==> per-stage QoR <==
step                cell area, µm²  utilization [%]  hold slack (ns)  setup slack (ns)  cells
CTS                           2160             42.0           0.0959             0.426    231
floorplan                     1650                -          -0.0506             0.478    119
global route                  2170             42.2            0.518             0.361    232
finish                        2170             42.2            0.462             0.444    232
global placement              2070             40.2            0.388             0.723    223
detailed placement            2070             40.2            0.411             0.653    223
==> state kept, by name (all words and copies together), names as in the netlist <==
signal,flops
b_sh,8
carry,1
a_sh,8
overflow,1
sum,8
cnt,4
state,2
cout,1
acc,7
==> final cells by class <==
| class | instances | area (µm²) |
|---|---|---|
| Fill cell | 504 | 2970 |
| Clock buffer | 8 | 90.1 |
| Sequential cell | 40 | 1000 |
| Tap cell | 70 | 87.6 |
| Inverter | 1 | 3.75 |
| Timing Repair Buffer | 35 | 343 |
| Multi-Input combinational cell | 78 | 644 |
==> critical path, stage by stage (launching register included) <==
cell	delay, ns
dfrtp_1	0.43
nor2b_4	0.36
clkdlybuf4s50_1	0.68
--- src/rtl/exception_sequencer.sv ---
// Decides when a pending exception is taken, drains in-flight memory accesses, pulses
// activeexception/rfe into coprocessor0 and redirects fetch to the handler or to EPC.
module exception_sequencer
  import mips_cp0_pkg::*;
#(
  parameter logic [31:0] HANDLER_ADDR = HANDLER_ADDR_DEFAULT,
  parameter int          DRAIN_MAX    = DRAIN_MAX_DEFAULT,
  parameter int          CNT_WIDTH    = CNT_WIDTH_DEFAULT
) (
  input  logic                 clk,
  input  logic                 reset,
  input  logic                 pendingexception,
  input  logic                 eret,
  input  logic [31:0]          epc,
  input  logic                 mem_busy,
  output logic                 activeexception,
  output logic                 rfe,
  output logic                 stall,
  output logic                 flush,
  output logic                 redirect_valid,
  output logic [31:0]          redirect_pc,
  output logic                 in_handler,
  output logic                 drain_timeout,
  output logic [CNT_WIDTH-1:0] exc_count
);

  seq_state_e state_q;
  seq_state_e state_d;
  seq_ctrl_t  ctrl_d;
  logic       timeout_hit;
  logic       drain_expired;

  function automatic logic [CNT_WIDTH-1:0] sat_inc(input logic [CNT_WIDTH-1:0] v);
    return (&v) ? v : v + 1'b1;
  endfunction

  drain_timer #(
    .MAX(DRAIN_MAX)
  ) u_drain_timer (
    .clk    (clk),
    .reset  (reset),
    .clear  (state_q != ST_DRAIN),
    .enable (state_q == ST_DRAIN),
    .expired(drain_expired)
  );

  always_comb begin
    state_d     = state_q;
    timeout_hit = 1'b0;
    case (state_q)
      ST_IDLE: begin
        // An exception raised alongside ERET wins; the ERET is simply dropped.
        if (pendingexception) begin
          state_d = mem_busy ? ST_DRAIN : ST_COMMIT;
        end else if (eret) begin
          state_d = ST_ERET_REDIR;
        end
      end
      ST_DRAIN: begin
        if (!mem_busy) begin
          state_d = ST_COMMIT;
        end else if (drain_expired) begin
          state_d     = ST_COMMIT;
          timeout_hit = 1'b1;
        end
      end
      ST_COMMIT:     state_d = ST_EXC_REDIR;
      ST_EXC_REDIR:  state_d = ST_IDLE;
      ST_ERET_REDIR: state_d = ST_IDLE;
      default:       state_d = ST_IDLE;
    endcase
  end

  assign ctrl_d = decode_ctrl(state_d);

  // Output registers are loaded from the next-state decode so every output is a flop
  // whose value matches the state the machine is entering.
  always_ff @(posedge clk) begin
    if (reset) begin
      state_q         <= ST_IDLE;
      activeexception <= 1'b0;
      rfe             <= 1'b0;
      stall           <= 1'b0;
      flush           <= 1'b0;
      redirect_valid  <= 1'b0;
      redirect_pc     <= '0;
      in_handler      <= 1'b0;
      drain_timeout   <= 1'b0;
      exc_count       <= '0;
    end else begin
      state_q         <= state_d;
      activeexception <= ctrl_d.activeexception;
      rfe             <= ctrl_d.rfe;
      stall           <= ctrl_d.stall;
      flush           <= ctrl_d.flush;
      redirect_valid  <= ctrl_d.redirect_valid;
      // ERET_REDIR is only entered from IDLE, so epc is captured on exactly that transition.
      case (state_d)
        ST_EXC_REDIR:  redirect_pc <= HANDLER_ADDR;
        ST_ERET_REDIR: redirect_pc <= epc;
        default:       redirect_pc <= '0;
      endcase
      if (state_d == ST_EXC_REDIR) begin
        in_handler <= 1'b1;
      end else if (state_d == ST_ERET_REDIR) begin
        in_handler <= 1'b0;
      end
      if (timeout_hit) begin
        drain_timeout <= 1'b1;
      end
      if (state_d == ST_COMMIT) begin
        exc_count <= sat_inc(exc_count);
      end
    end
  end

endmodule
$ cat config.mk
export PLATFORM = sky130hd
export DESIGN_NAME = link_burst
export DESIGN_NICKNAME = d
export VERILOG_FILES = /design/src/rtl/link_burst.sv
export SDC_FILE = /design/constraint.sdc
export NUM_CORES = 1
export LEC_CHECK = 0
export BUFFER_PORTS_ARGS = -buffer_cell sky130_fd_sc_hd__buf_2
export CORE_ASPECT_RATIO = 1.1
export CORE_UTILIZATION = 37
export CTS_CLUSTER_DIAMETER = 120
export CTS_CLUSTER_SIZE = 24
export DETAILED_ROUTE_END_ITERATION = 12
export GPL_ROUTABILITY_DRIVEN = 0
export PLACE_DENSITY = 0.6
export SYNTH_ARGS = -nofsm -noshare
export SYNTH_HDL_FRONTEND = slang
export SYNTH_SLANG_ARGS = --single-unit
$ cat constraint.sdc
create_clock -name clk -period 2.25 [get_ports clk]
set_input_delay 0.45 -clock clk [delete_from_list [all_inputs] [get_ports clk]]
set_output_delay 0.45 -clock clk [all_outputs]
set_load 0.005 [all_outputs]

☆ ☆ ☆ ☆ ☆ ☆ ☆

**TASK PROMPT**:
Report how many lines of the data above include "area", giving the number and no other words.

**RESULT OF THIS EXERCISE**:
2